▸ TO DO
Set down, exactly, every line from the top of the listing through the one holding "localparam int unsigned CW".

▸ DATA FOR PROCESSING
=== Section Start ===

===== src/rtl/sa_tx_unit.sv =====
module sa_tx_unit
  import sa_pkg::*;
#(
  parameter int unsigned DATA_BITS = 8,
  parameter int unsigned TICK_DIV  = 4
) (
  input  logic                 clk,
  input  logic                 rst_n,
  input  logic                 soft_rst,
  input  logic                 wr_data,
  input  logic [DATA_BITS-1:0] wdata,
  output logic                 tx_line,
  output logic                 hold_empty
);
  localparam int unsigned FRAME = DATA_BITS + 2;
  localparam int unsigned CW    = $clog2(FRAME);
  localparam int unsigned TW    = $clog2(OVERSAMPLE);
  localparam logic [CW-1:0] LAST_BIT  = CW'(FRAME - 1);
  localparam logic [TW-1:0] LAST_TICK = TW'(OVERSAMPLE - 1);

  logic [DATA_BITS-1:0] hold_q, hold_d;
  logic                 full_q, full_d;
  logic [FRAME-1:0]     sh_q, sh_d;
  logic                 busy_q, busy_d;
  logic [CW-1:0]        bitn_q, bitn_d;
  logic [TW-1:0]        tcnt_q, tcnt_d;
  logic                 load, tick;

  assign load = full_q && !busy_q && !soft_rst;

  sa_tick_gen #(.DIV(TICK_DIV)) u_tick (
    .clk   (clk),
    .rst_n (rst_n),
    .clear (load || soft_rst),
    .tick  (tick)
  );

  always_comb begin
    hold_d = hold_q;
    full_d = full_q;
    sh_d   = sh_q;
    busy_d = busy_q;
    bitn_d = bitn_q;
    tcnt_d = tcnt_q;
    if (soft_rst) begin
      hold_d = '0;
      full_d = 1'b0;
      sh_d   = '1;
      busy_d = 1'b0;
      bitn_d = '0;
      tcnt_d = '0;
    end else begin
      if (load) begin
        sh_d   = {1'b1, hold_q, 1'b0};
        busy_d = 1'b1;
        bitn_d = '0;
        tcnt_d = '0;
        full_d = 1'b0;
      end else if (busy_q && tick) begin
        if (tcnt_q == LAST_TICK) begin
          tcnt_d = '0;
          sh_d   = {1'b1, sh_q[FRAME-1:1]};
          bitn_d = bitn_q + 1'b1;
          if (bitn_q == LAST_BIT) busy_d = 1'b0;
        end else begin
          tcnt_d = tcnt_q + 1'b1;
        end
      end
      if (wr_data) begin
        hold_d = wdata;
        full_d = 1'b1;
      end
    end
  end

  always_ff @(posedge clk or negedge rst_n) begin
    if (!rst_n) begin
      hold_q <= '0;
      full_q <= 1'b0;
      sh_q   <= '1;
      busy_q <= 1'b0;
      bitn_q <= '0;
      tcnt_q <= '0;
    end else begin
      hold_q <= hold_d;
      full_q <= full_d;
      sh_q   <= sh_d;
      busy_q <= busy_d;
      bitn_q <= bitn_d;
      tcnt_q <= tcnt_d;
    end
  end

  assign tx_line    = sh_q[0];
  assign hold_empty = !full_q;

  // an idle shifter keeps the line high
  p_idle_high_r5: assert property (@(posedge clk) disable iff (!rst_n)
    !busy_q |-> tx_line);
  // a load puts the start bit on the line
  p_start_low_r5: assert property (@(posedge clk) disable iff (!rst_n)
    load |=> !tx_line);
  // a load without a fresh write empties the holding register
  p_load_empties_r4: assert property (@(posedge clk) disable iff (!rst_n)
    (load && !wr_data) |=> (busy_q && !full_q));

endmodule
File: src/rtl/tmr_pkg.sv
package tmr_pkg;
  // Per-timer strobes from control to datapath
  typedef struct packed {
    logic countEvt;  // accepted falling edge of the gated line
    logic clrCnt;    // enable rose: clear interval and output counters
    logic rdClr;     // read port clears the output counter
  } tmrStrb_t;
endpackage

File: src/rtl/tmr_prescale.sv
module tmr_prescale #(
  parameter int ACC_W = 8
) (
  input  logic             clk,
  input  logic             rstN,
  input  logic             tick,
  input  logic [ACC_W-1:0] step,
  input  logic [ACC_W-1:0] thr,
  output logic [ACC_W-1:0] accOut,
  output logic             divNext
);
  logic [ACC_W-1:0] accQ, accD;
  logic [ACC_W:0]   accSum;
  logic             divQ, ovf;

  always_comb begin
    accSum = {1'b0, accQ} + {1'b0, step};
    ovf    = tick && (accSum >= {1'b0, thr});
    if (!tick)   accD = accQ;
    else if (ovf) accD = ACC_W'(accSum - {1'b0, thr});
    else          accD = accSum[ACC_W-1:0];
    divNext = divQ ^ ovf;
  end

  always_ff @(posedge clk) begin
    if (!rstN) begin
      accQ <= '0;
      divQ <= 1'b0;
    end else begin
      accQ <= accD;
      divQ <= divNext;
    end
  end

  assign accOut = accQ;
endmodule

File: src/rtl/tmr_ctrl.sv
module tmr_ctrl import tmr_pkg::*; #(
  parameter int NUM_TMR = 3,
  parameter int SEL_W   = 2
) (
  input  logic               clk,
  input  logic               rstN,
  input  logic               gateOn,
  input  logic               gateOff,
  input  logic [NUM_TMR-1:0] tmrEn,
  input  logic               rdStb,
  input  logic [SEL_W-1:0]   rdSel,
  input  logic [NUM_TMR-1:0] divNext,
  output tmrStrb_t           strb [NUM_TMR]
);
  logic [NUM_TMR-1:0] lineQ, lineNow, fall, enPrevQ, enRise;
  logic               gateOpen;

  assign gateOpen = gateOn && !gateOff;

  always_comb begin
    for (int i = 0; i < NUM_TMR; i++) begin
      lineNow[i]         = divNext[i] && gateOpen;
      fall[i]            = lineQ[i] && !lineNow[i];
      enRise[i]          = tmrEn[i] && !enPrevQ[i];
      strb[i].clrCnt     = enRise[i];
      strb[i].countEvt   = fall[i] && tmrEn[i] && !enRise[i];
      strb[i].rdClr      = rdStb && (rdSel == SEL_W'(i));
    end
  end

  always_ff @(posedge clk) begin
    if (!rstN) begin
      lineQ   <= '0;
      enPrevQ <= '0;
    end else begin
      lineQ   <= lineNow;
      enPrevQ <= tmrEn;
    end
  end
endmodule

File: src/rtl/tmr_datapath.sv
module tmr_datapath import tmr_pkg::*; #(
  parameter int NUM_TMR = 3,
  parameter int ACC_W   = 8,
  parameter int TGT_W   = 8,
  parameter int OUT_W   = 4
) (
  input  logic                       clk,
  input  logic                       rstN,
  input  logic                       tick,
  input  logic [ACC_W-1:0]           step,
  input  logic [NUM_TMR*ACC_W-1:0]   freqThr,
  input  logic [NUM_TMR*TGT_W-1:0]   target,
  input  tmrStrb_t                   strb [NUM_TMR],
  output logic [NUM_TMR-1:0]         divNext,
  output logic [NUM_TMR*ACC_W-1:0]   accVec,
  output logic [NUM_TMR*TGT_W-1:0]   s2Vec,
  output logic [NUM_TMR*OUT_W-1:0]   s3Vec
);
  for (genvar g = 0; g < NUM_TMR; g++) begin : gTmr
    logic [TGT_W-1:0] s2Q, s2Inc;
    logic [OUT_W-1:0] s3Q;
    logic             hit;

    tmr_prescale #(.ACC_W(ACC_W)) uPre (
      .clk    (clk),
      .rstN   (rstN),
      .tick   (tick),
      .step   (step),
      .thr    (freqThr[g*ACC_W +: ACC_W]),
      .accOut (accVec[g*ACC_W +: ACC_W]),
      .divNext(divNext[g])
    );

    assign s2Inc = s2Q + 1'b1;  // 8-bit wrap makes target 0 act as 256
    assign hit   = strb[g].countEvt && (s2Inc == target[g*TGT_W +: TGT_W]);

    always_ff @(posedge clk) begin
      if (!rstN) begin
        s2Q <= '0;
        s3Q <= '0;
      end else if (strb[g].clrCnt) begin
        s2Q <= '0;
        s3Q <= '0;
      end else begin
        if (strb[g].countEvt) s2Q <= hit ? '0 : s2Inc;
        if (strb[g].rdClr)    s3Q <= OUT_W'(hit);
        else if (hit)         s3Q <= s3Q + 1'b1;
      end
    end

    assign s2Vec[g*TGT_W +: TGT_W] = s2Q;
    assign s3Vec[g*OUT_W +: OUT_W] = s3Q;
  end
endmodule

File: src/rtl/tmr_top.sv
module tmr_top import tmr_pkg::*; #(
  parameter  int NUM_TMR = 3,
  parameter  int ACC_W   = 8,
  parameter  int TGT_W   = 8,
  parameter  int OUT_W   = 4,
  localparam int SEL_W   = (NUM_TMR > 1) ? $clog2(NUM_TMR) : 1
) (
  input  logic                     clk,
  input  logic                     rstN,
  input  logic                     tick,
  input  logic [ACC_W-1:0]         step,
  input  logic                     gateOn,
  input  logic                     gateOff,
  input  logic [NUM_TMR*ACC_W-1:0] freqThr,
  input  logic [NUM_TMR-1:0]       tmrEn,
  input  logic [NUM_TMR*TGT_W-1:0] target,
  input  logic                     rdStb,
  input  logic [SEL_W-1:0]         rdSel,
  output logic [OUT_W-1:0]         rdData
);
  tmrStrb_t                 strb [NUM_TMR];
  logic [NUM_TMR-1:0]       divNext;
  logic [NUM_TMR*ACC_W-1:0] accVec;
  logic [NUM_TMR*TGT_W-1:0] s2Vec;
  logic [NUM_TMR*OUT_W-1:0] s3Vec;

  tmr_ctrl #(.NUM_TMR(NUM_TMR), .SEL_W(SEL_W)) uCtrl (
    .clk(clk), .rstN(rstN), .gateOn(gateOn), .gateOff(gateOff),
    .tmrEn(tmrEn), .rdStb(rdStb), .rdSel(rdSel),
    .divNext(divNext), .strb(strb)
  );

  tmr_datapath #(.NUM_TMR(NUM_TMR), .ACC_W(ACC_W), .TGT_W(TGT_W), .OUT_W(OUT_W)) uDp (
    .clk(clk), .rstN(rstN), .tick(tick), .step(step),
    .freqThr(freqThr), .target(target), .strb(strb),
    .divNext(divNext), .accVec(accVec), .s2Vec(s2Vec), .s3Vec(s3Vec)
  );

  always_comb begin
    rdData = '0;
    for (int i = 0; i < NUM_TMR; i++)
      if (rdSel == SEL_W'(i)) rdData = s3Vec[i*OUT_W +: OUT_W];
  end
endmodule

File: config.mk
export PLATFORM = sky130hd
export DESIGN_NAME = tmr_top
export DESIGN_NICKNAME = d
export VERILOG_FILES = /design/src/rtl/tmr_pkg.sv /design/src/rtl/tmr_prescale.sv /design/src/rtl/tmr_ctrl.sv /design/src/rtl/tmr_datapath.sv /design/src/rtl/tmr_top.sv
export SDC_FILE = /design/constraint.sdc
export NUM_CORES = 1
export LEC_CHECK = 0
export BUFFER_PORTS_ARGS = -buffer_cell sky130_fd_sc_hd__clkbuf_2
export CORE_MARGIN = 2
export CORE_UTILIZATION = 40
export CTS_BUF_LIST = sky130_fd_sc_hd__clkbuf_2 sky130_fd_sc_hd__clkbuf_4 sky130_fd_sc_hd__clkbuf_8
export CTS_CLUSTER_DIAMETER = 40
export DETAILED_ROUTE_END_ITERATION = 8
export PLACE_DENSITY = 0.61
export SLEW_MARGIN = 20
export SYNTH_ARGS = -nofsm -noshare
export SYNTH_HDL_FRONTEND = slang
export SYNTH_SLANG_ARGS = --single-unit
export TNS_END_PERCENT = 1
File: constraint.sdc
create_clock -name clk -period 6.65 [get_ports clk]
set_input_delay 0.3325 -clock clk [delete_from_list [all_inputs] [get_ports clk]]
set_output_delay 0.3325 -clock clk [all_outputs]
set_load 0.01 [all_outputs]
==> impl_summary.md <==
Worst setup path
The kind of end point of the critical path is a flip-flop. STA classifies the critical path startpoint as a flip-flop. The worst-path maximum fanout is 24.

For the worst setup path, the data required time is 6950 ps. At the worst endpoint, the arrival time is 4500 ps. The critical path in this run is classified as reg -> reg.

Timing
The number of setup violations in the final report is 0. The smallest setup slack after layout is 2450 ps. The slew at the pin closest to its max-slew limit is 876 ps.

The post-route clock skew is 10.0 ps. The setup TNS is 0 ps. The worst pin sits at a relative slew slack of 0.415.

The number of failing hold endpoints at the final stage came to 0. Of the available clock period, the critical path in the final layout requires 0.631. After layout, the minimum clock period comes to 4200 ps. The number of max-slew violations in the final report is 0. For this run, the top clock speed supported by timing is 238 MHz. The worst hold slack is 236 ps. Setup repair after global routing left no endpoint under its margin.

Synth
The area of the mapped netlist is 6040 um2. In this run, synthesis produced a sequential element count of 69. By count the netlist is led by sky130_fd_sc_hd__dfxtp_1 (69), sky130_fd_sc_hd__a21oi_1 (63), sky130_fd_sc_hd__o21ai_0 (60), sky130_fd_sc_hd__ha_1 (54), sky130_fd_sc_hd__inv_1 (51). The number of synthesized flops with an enable pin is 0. A synthesized cell averages 7.90 um2. The synthesized instance count is 764. In the synthesized netlist the async set-or-reset flop fraction comes to 0. The share of synthesized area occupied by flip-flops and latches is 0.229. The number of nets in the synthesized netlist is 891. Ranked by total cell area, the synthesized netlist is headed by sky130_fd_sc_hd__dfxtp_1 (23%), sky130_fd_sc_hd__ha_1 (11%), sky130_fd_sc_hd__xnor2_1 (6.4%), sky130_fd_sc_hd__a21oi_1 (5.2%), sky130_fd_sc_hd__o21ai_0 (5.0%).

In the post-synthesis netlist, the cell with the most instances is sky130_fd_sc_hd__dfxtp_1. Of the post-synthesis cell area, the dominant cell type holds 0.229. The leading area contributor after synthesis is sky130_fd_sc_hd__dfxtp_1. The total number of yosys warnings is 0. For this run, the leading register cell type out of synthesis is sky130_fd_sc_hd__dfxtp_1.

The synthesized netlist contains 66 unique library cells.

Clock network
At the later pin of the worst-skew pair, clock insertion delay measures 370 ps. In this run the clock root is driven by a sky130_fd_sc_hd__clkbuf_8. The cts-stage hold buffer count is 0. No sink is reached through more buffers than the 2 on the longest clock path. Counting the buffers created by CTS gives 9. The clock net sink count is 69. The clock tree from TritonCTS is built.

The H-tree was split into 3 levels. The number of gates given a new drive strength after cts is 0. In this run the post-CTS setup repair buffer count came out at 0. The register clock-pin slew on the reported worst setup and hold paths is 80 ps.

GRT
In the global route stage, met2 resource usage came out at 0.301. The global-route wire length before repair is 25600 um. For met3 alone, demand over resource in global routing was 0.0287.

Entering global routing, the biggest net connects 53 pins. For this run, global-route usage on met1 was measured as 0.272. The overall global routing resource usage is 0.193. The number of antenna violations at the first check in global routing came to 0. The layer flagged by global routing as most heavily used is met2. The via count of the first global-routing pass was 5200.

Global routing finished with a remaining overflow of 0.

Finish
The total non-filler cell area in the finished layout is 6760 um2. The filler cell count is 1522. The net count of the finished layout is 953. At the end of the flow the core is filled with cells to 0.461. The fraction of final layout cells sized beyond drive strength 1 is 0.131. Compared with the post-synthesis result, the final layout area differs by 12.0%. The repair_antennas step left the layout with diodes totalling 0. Once layout is complete, the cells apart from fillers number 1015.

Summing all multi-input logic gate instances after layout gives 4380 um2. The sequential cell area in the final layout is 1380 um2.

Detailed routing
The number of routed nets with antenna violations is 0. In the final routed layout, each cell accounts on average for 15.2 um. The initial DRC count is 423.

For this run, design rule violations remaining after detail routing come to 0. The total via count in the routed design is 5703. The first detailed-routing pass ran for 5 iterations. Summed over all layers, the routed wires come to 15400 um. The via-per-instance ratio is 5.62.

Placement
The placed instance count is 999. Timing analysis after detailed placement gives a worst setup slack of 2330 ps. The final RePlAce weighted congestion is 0.827. Once placement finished, the instance area stood at 6550 um2. Detailed placement finished with a half-perimeter wire length of 11700 um.

Buffers placed on the I/O ports in this run total 70.

Flow run
The count of max-cap constraint violations is 0.

Floorplan
The area of the die is 16100 um2. The height of the die is 127 um. The core outline area is 14600 um2.

The horizontal die dimension is 127 um. The initial core utilization is 0.412. The number of placement rows is 44. For this design the top-level I/O count stands at 71.

Power
In this run the power density over the cells is 369 nW/um2. The post-route total power is 2.49 mW. The leakage power figure is 2.80 nW. VDD sags by at most 0.222 mV.

Status
The flow ran to the end, and the final reports show no timing, DRC or antenna violations.

Min path
The worst hold-check path type is in -> reg.
[cell type report]
type,count,area share
Timing Repair Buffer,73,0.0552
Clock inverter,5,0.00870
Clock buffer,11,0.0215
Tap cell,184,0.0341
Multi-Input combinational cell,622,0.648
Inverter,51,0.0283
Sequential cell,69,0.204
[flip-flops by register name, summed over array words and instances, names as in the netlist]
name	count
uDp.gTmr.s3Q	12
uDp.gTmr.uPre.accOut	24
uCtrl.lineQ	3
uCtrl.enPrevQ	3
uDp.gTmr.s2Q	24
uDp.gTmr.uPre.divQ	3
[cells in the final DEF, fill, tap and decap left out, types with 4 or more instances in the layout]
cell,count
sky130_fd_sc_hd__o21bai_1,8
sky130_fd_sc_hd__o41ai_1,4
sky130_fd_sc_hd__nand2b_1,5
sky130_fd_sc_hd__nor2_1,47
sky130_fd_sc_hd__nand4_1,11
sky130_fd_sc_hd__ha_1,54
sky130_fd_sc_hd__clkbuf_2,70
sky130_fd_sc_hd__nor4_1,5
sky130_fd_sc_hd__nand2_1,46
sky130_fd_sc_hd__a311oi_1,7
sky130_fd_sc_hd__nand3b_1,7
sky130_fd_sc_hd__fa_1,6
sky130_fd_sc_hd__inv_1,51
sky130_fd_sc_hd__nor3_1,12
sky130_fd_sc_hd__or3_1,9
sky130_fd_sc_hd__a22oi_1,4
sky130_fd_sc_hd__o31ai_1,7
sky130_fd_sc_hd__xnor2_1,44
sky130_fd_sc_hd__o211ai_1,11
sky130_fd_sc_hd__or4_1,9
sky130_fd_sc_hd__and3_1,9
sky130_fd_sc_hd__nand4bb_1,4
sky130_fd_sc_hd__o21ai_1,4
sky130_fd_sc_hd__clkbuf_8,10
sky130_fd_sc_hd__o21a_1,16
sky130_fd_sc_hd__a21oi_1,63
sky130_fd_sc_hd__or2_2,5
sky130_fd_sc_hd__a211oi_1,12
sky130_fd_sc_hd__a31oi_1,5
sky130_fd_sc_hd__dfxtp_1,69
sky130_fd_sc_hd__and2_1,5
sky130_fd_sc_hd__xor2_1,17
sky130_fd_sc_hd__o21ai_0,58
sky130_fd_sc_hd__nor2b_1,7
sky130_fd_sc_hd__nand3_1,45
sky130_fd_sc_hd__a21o_1,11
sky130_fd_sc_hd__mux2i_1,17
[worst paths after layout]
check,cells after the start,slack [ps],start,end
setup / recovery,15,2450,uDp.gTmr[2].uPre.accOut[0],uDp.gTmr[2].s2Q[1]
hold / removal,3,240,tmrEn[1],uCtrl.enPrevQ[1]
hold reg to reg,2,470,uDp.gTmr[1].uPre.accOut[7],uDp.gTmr[1].uPre.accOut[7]
setup reg to reg,15,2450,uDp.gTmr[2].uPre.accOut[0],uDp.gTmr[2].s2Q[1]
[power by group]
| part | total (mW) | leakage [nW] | switching (mW) | internal (mW) |
|---|---|---|---|---|
| clock | 0.366 | 0.0994 | 0.178 | 0.188 |
| sequential | 0.531 | 0.563 | 0.0477 | 0.484 |
| combinational | 1.60 | 2.14 | 0.927 | 0.669 |
[critical path, stage by stage (launching register included)]
cell and delay, ps:
sky130_fd_sc_hd__dfxtp_1 320, sky130_fd_sc_hd__ha_1 210, sky130_fd_sc_hd__fa_1 430, sky130_fd_sc_hd__a211oi_2 280, sky130_fd_sc_hd__o21bai_1 120, sky130_fd_sc_hd__a21oi_1 190, sky130_fd_sc_hd__xnor2_1 170, sky130_fd_sc_hd__ha_1 320
sky130_fd_sc_hd__nand4_1 150, sky130_fd_sc_hd__o21ai_0 180, sky130_fd_sc_hd__a21oi_2 440, sky130_fd_sc_hd__o21a_1 200, sky130_fd_sc_hd__o211ai_1 80, sky130_fd_sc_hd__buf_4 220, sky130_fd_sc_hd__or4b_2 680, sky130_fd_sc_hd__a21oi_1 150
[cells by family after synthesis]
group,after synthesis,synth area share
mux,19,0.0319
xor+xnor,61,0.0885
fa+ha+maj,60,0.132
flops,69,0.229
buf+inv,73,0.0468
compound gates,239,0.254
simple gates,243,0.218
[per-layer routing]
layer	vias up	wire [um]
li1	2949	-
met1	2620	7670
met2	112	6900
met3	22	528
met4	0	306
met5	-	0
No activity file was read; power rests on OpenSTA's default activity.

=== Section End ===

▸ EXERCISE SOLUTION
===== src/rtl/sa_tx_unit.sv =====
module sa_tx_unit
  import sa_pkg::*;
#(
  parameter int unsigned DATA_BITS = 8,
  parameter int unsigned TICK_DIV  = 4
) (
  input  logic                 clk,
  input  logic                 rst_n,
  input  logic                 soft_rst,
  input  logic                 wr_data,
  input  logic [DATA_BITS-1:0] wdata,
  output logic                 tx_line,
  output logic                 hold_empty
);
  localparam int unsigned FRAME = DATA_BITS + 2;
  localparam int unsigned CW    = $clog2(FRAME);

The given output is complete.